## [WORKING DATA]
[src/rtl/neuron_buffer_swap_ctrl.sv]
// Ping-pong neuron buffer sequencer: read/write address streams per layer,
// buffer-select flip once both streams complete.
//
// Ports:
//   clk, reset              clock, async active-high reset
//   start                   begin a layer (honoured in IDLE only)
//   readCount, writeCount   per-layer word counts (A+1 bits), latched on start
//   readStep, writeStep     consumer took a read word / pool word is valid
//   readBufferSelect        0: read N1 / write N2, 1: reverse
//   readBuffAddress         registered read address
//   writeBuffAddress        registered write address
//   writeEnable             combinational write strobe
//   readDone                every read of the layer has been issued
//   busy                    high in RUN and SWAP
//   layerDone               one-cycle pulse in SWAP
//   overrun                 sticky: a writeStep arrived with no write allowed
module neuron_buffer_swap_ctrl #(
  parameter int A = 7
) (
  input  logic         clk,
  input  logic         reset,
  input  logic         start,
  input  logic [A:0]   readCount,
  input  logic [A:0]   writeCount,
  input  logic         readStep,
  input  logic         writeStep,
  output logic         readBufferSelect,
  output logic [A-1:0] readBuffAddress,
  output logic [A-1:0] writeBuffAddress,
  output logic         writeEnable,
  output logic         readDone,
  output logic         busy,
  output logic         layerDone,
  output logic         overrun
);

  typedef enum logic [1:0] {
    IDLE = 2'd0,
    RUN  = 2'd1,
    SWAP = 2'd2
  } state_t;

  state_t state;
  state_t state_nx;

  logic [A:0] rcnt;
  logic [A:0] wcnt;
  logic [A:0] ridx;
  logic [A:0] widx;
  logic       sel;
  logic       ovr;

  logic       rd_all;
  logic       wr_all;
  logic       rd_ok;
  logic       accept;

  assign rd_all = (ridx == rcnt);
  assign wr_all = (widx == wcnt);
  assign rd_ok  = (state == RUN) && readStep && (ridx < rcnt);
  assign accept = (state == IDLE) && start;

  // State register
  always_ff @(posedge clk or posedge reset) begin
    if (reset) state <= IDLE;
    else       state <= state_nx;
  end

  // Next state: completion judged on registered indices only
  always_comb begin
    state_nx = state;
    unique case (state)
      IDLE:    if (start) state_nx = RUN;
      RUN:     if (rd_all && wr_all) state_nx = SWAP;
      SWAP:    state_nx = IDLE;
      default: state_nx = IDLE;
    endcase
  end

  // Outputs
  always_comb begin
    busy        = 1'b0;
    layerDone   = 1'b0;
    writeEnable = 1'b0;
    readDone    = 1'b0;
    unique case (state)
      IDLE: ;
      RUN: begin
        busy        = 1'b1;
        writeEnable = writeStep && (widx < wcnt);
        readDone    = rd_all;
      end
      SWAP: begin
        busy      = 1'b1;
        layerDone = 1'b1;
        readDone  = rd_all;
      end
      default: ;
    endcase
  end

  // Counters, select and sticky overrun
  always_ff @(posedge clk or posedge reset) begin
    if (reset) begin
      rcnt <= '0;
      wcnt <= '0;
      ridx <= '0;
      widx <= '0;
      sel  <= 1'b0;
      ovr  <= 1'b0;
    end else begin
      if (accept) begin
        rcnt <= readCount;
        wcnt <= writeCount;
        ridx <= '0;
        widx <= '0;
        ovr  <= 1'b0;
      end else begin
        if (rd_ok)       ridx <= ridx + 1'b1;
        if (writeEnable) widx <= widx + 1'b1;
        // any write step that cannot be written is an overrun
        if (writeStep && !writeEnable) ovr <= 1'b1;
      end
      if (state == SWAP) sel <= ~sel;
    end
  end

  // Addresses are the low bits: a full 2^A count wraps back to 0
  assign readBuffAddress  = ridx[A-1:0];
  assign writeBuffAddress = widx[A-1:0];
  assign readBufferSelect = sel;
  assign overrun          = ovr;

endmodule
--
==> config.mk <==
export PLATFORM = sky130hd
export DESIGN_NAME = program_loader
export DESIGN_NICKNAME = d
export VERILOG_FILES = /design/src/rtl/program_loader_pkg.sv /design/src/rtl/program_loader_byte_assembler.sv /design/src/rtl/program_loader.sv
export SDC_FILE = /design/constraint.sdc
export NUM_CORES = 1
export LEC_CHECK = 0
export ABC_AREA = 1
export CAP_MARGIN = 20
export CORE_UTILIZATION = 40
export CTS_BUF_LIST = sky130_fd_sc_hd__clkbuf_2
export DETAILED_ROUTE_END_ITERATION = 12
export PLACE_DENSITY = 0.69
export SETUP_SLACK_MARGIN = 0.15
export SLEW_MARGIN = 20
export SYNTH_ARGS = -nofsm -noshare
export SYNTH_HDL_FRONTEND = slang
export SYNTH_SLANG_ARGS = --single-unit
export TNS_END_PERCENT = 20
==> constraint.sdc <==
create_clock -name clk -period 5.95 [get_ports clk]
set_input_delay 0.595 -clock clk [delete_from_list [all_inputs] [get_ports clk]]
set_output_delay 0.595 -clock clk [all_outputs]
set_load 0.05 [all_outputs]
...
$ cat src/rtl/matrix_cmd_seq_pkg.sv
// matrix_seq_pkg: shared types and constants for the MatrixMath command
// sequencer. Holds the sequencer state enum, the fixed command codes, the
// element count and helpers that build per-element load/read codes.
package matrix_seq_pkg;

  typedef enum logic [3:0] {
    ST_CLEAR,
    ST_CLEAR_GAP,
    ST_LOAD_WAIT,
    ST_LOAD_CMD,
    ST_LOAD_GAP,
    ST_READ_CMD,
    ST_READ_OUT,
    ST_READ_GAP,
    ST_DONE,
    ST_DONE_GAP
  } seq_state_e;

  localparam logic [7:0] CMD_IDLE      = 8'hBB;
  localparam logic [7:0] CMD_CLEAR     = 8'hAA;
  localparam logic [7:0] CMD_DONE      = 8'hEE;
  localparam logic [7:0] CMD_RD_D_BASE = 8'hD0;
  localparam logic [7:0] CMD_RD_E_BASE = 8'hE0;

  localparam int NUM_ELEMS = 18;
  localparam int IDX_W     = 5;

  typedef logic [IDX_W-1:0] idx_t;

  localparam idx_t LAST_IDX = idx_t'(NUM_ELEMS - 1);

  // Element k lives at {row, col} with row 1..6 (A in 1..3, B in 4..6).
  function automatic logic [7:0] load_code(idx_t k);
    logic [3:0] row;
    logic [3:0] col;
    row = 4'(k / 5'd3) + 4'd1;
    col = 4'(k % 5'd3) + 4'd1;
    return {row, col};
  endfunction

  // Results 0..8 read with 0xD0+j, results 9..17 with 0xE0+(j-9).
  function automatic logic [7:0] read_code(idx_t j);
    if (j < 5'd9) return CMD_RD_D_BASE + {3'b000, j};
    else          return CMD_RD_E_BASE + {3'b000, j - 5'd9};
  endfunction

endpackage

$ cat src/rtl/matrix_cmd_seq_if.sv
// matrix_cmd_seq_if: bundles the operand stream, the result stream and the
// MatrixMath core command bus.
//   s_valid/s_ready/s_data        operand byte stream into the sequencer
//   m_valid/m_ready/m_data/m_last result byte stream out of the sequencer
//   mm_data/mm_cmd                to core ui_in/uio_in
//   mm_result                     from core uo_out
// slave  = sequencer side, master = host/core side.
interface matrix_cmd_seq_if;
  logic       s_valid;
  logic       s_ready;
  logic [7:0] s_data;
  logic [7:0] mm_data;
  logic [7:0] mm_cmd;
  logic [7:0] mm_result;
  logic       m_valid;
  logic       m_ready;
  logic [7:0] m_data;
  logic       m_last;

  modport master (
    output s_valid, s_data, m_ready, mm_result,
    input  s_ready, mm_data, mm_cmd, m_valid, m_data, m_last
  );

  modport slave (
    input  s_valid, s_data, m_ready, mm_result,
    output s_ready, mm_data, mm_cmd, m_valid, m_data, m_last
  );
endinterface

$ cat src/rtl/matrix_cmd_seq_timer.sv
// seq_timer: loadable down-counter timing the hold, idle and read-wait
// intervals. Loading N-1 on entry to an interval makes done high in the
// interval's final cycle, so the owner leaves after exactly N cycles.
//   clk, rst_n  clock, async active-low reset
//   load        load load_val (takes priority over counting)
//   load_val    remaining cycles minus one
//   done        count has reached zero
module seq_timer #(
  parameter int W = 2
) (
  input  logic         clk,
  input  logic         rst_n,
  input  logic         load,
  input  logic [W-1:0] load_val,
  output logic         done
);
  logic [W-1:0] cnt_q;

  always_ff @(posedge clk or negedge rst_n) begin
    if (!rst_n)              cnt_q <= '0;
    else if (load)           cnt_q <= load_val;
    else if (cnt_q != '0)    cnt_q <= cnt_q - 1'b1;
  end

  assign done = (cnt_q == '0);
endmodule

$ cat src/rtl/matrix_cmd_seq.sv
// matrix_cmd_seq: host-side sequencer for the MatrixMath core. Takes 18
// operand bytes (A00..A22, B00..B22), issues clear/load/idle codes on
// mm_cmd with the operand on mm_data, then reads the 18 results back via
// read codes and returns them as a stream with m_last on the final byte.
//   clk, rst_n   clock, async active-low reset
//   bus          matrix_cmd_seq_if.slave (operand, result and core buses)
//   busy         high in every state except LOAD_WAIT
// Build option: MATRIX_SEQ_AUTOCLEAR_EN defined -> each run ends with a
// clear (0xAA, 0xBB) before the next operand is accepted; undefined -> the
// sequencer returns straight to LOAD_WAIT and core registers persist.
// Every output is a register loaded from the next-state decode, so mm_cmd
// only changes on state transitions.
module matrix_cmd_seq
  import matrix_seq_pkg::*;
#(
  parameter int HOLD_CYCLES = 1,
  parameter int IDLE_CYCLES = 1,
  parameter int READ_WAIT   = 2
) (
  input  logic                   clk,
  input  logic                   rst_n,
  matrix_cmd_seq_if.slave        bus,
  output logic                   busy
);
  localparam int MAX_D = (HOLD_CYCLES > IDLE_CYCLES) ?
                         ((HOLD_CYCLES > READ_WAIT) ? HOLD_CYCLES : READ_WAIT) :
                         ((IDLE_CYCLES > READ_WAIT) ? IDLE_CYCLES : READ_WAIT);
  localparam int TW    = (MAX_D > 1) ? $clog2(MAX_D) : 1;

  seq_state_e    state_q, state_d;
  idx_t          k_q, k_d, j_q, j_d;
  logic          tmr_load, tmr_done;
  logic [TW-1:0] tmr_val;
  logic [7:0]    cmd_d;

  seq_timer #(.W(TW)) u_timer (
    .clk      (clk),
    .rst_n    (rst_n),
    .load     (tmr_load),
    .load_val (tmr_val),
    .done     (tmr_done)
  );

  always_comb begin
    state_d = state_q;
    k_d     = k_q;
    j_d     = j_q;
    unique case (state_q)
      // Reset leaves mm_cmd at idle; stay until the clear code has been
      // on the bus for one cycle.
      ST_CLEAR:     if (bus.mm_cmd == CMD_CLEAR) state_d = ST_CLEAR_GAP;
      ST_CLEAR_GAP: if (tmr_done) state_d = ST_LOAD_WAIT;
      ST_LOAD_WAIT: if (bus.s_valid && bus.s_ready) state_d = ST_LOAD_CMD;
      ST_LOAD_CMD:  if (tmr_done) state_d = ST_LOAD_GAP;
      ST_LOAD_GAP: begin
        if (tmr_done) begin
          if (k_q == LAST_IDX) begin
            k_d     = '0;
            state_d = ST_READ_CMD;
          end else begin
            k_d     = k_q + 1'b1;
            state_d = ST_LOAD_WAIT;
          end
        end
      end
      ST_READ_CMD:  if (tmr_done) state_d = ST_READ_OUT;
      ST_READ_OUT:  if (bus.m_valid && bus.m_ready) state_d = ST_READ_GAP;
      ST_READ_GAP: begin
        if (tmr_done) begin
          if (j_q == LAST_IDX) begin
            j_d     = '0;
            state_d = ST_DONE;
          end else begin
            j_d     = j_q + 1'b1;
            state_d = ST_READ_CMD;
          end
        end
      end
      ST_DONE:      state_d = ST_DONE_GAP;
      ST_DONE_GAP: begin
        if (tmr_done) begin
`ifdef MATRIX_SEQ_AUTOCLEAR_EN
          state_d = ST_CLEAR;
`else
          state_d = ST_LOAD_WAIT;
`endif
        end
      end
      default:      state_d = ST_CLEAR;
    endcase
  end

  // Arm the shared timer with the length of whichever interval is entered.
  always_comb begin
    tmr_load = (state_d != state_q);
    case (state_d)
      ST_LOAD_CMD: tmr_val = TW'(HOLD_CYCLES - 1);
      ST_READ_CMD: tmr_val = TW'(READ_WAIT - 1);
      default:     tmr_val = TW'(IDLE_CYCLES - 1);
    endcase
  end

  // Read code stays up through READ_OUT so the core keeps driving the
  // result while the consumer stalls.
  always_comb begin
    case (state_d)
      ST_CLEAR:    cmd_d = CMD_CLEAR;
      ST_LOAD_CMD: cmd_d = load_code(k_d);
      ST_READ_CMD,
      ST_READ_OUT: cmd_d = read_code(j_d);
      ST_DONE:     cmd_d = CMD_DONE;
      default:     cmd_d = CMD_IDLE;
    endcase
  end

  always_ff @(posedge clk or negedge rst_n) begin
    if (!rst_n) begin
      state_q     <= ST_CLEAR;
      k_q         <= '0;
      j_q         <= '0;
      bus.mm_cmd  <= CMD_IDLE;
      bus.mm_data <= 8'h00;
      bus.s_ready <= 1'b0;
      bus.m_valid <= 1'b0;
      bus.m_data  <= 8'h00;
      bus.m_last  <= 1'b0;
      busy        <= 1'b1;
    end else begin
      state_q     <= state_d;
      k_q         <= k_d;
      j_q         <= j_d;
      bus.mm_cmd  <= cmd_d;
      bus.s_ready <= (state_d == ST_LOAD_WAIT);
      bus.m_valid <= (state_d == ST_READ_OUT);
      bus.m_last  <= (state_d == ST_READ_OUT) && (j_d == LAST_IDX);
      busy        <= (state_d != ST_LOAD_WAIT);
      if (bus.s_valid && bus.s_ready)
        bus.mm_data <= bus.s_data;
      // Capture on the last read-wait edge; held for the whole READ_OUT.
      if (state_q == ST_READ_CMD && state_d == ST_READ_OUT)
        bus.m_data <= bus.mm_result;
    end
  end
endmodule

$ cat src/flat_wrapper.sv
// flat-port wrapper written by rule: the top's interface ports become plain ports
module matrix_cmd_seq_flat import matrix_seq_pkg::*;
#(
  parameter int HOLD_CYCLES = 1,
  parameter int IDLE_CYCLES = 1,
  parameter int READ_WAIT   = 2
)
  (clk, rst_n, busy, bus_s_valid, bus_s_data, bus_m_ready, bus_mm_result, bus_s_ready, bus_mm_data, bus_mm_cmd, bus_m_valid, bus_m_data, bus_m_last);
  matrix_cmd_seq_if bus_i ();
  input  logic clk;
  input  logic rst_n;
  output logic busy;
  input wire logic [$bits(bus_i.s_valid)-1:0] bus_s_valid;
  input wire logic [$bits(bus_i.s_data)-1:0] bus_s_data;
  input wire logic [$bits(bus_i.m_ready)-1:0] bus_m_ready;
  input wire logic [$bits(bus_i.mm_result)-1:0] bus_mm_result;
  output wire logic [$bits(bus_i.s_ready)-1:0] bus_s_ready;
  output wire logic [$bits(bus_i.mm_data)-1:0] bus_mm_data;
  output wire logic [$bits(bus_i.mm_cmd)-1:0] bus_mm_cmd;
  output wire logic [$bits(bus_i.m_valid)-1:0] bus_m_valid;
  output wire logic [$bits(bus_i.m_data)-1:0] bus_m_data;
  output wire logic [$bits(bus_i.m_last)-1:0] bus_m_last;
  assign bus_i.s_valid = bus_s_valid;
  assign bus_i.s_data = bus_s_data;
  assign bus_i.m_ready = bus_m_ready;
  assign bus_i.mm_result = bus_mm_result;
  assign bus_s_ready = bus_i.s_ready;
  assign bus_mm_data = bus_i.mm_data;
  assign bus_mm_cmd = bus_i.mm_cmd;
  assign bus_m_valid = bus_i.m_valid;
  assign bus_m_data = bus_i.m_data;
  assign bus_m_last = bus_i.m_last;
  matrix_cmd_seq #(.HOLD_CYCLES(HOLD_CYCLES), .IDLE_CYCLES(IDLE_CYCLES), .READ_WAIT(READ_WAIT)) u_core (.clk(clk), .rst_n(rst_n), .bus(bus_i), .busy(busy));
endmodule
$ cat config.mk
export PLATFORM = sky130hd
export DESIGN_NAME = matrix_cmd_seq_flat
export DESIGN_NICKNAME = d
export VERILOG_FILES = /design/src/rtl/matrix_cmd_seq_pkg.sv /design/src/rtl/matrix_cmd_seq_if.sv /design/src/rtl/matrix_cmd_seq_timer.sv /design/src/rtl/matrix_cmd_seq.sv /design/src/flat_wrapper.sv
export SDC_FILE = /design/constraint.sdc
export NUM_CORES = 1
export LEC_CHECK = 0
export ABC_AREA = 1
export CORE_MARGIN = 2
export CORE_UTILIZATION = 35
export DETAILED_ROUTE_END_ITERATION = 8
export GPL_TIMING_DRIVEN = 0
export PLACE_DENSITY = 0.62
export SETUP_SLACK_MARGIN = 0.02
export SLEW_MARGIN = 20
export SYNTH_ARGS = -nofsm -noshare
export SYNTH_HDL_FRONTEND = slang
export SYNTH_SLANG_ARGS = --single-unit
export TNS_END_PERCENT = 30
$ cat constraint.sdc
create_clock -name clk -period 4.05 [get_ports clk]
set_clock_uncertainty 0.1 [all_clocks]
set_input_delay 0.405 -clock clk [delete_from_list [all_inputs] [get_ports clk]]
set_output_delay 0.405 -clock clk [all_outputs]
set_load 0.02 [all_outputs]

## [REQUIRED ACTION]
Everything above from the line with "set_input_delay 0.595 -clock" to the line with "set_load 0.05 [all_outputs]", both included, must be repeated exactly, and nothing outside that range.

## [FINISHED TASK]
set_input_delay 0.595 -clock clk [delete_from_list [all_inputs] [get_ports clk]]
set_output_delay 0.595 -clock clk [all_outputs]
set_load 0.05 [all_outputs]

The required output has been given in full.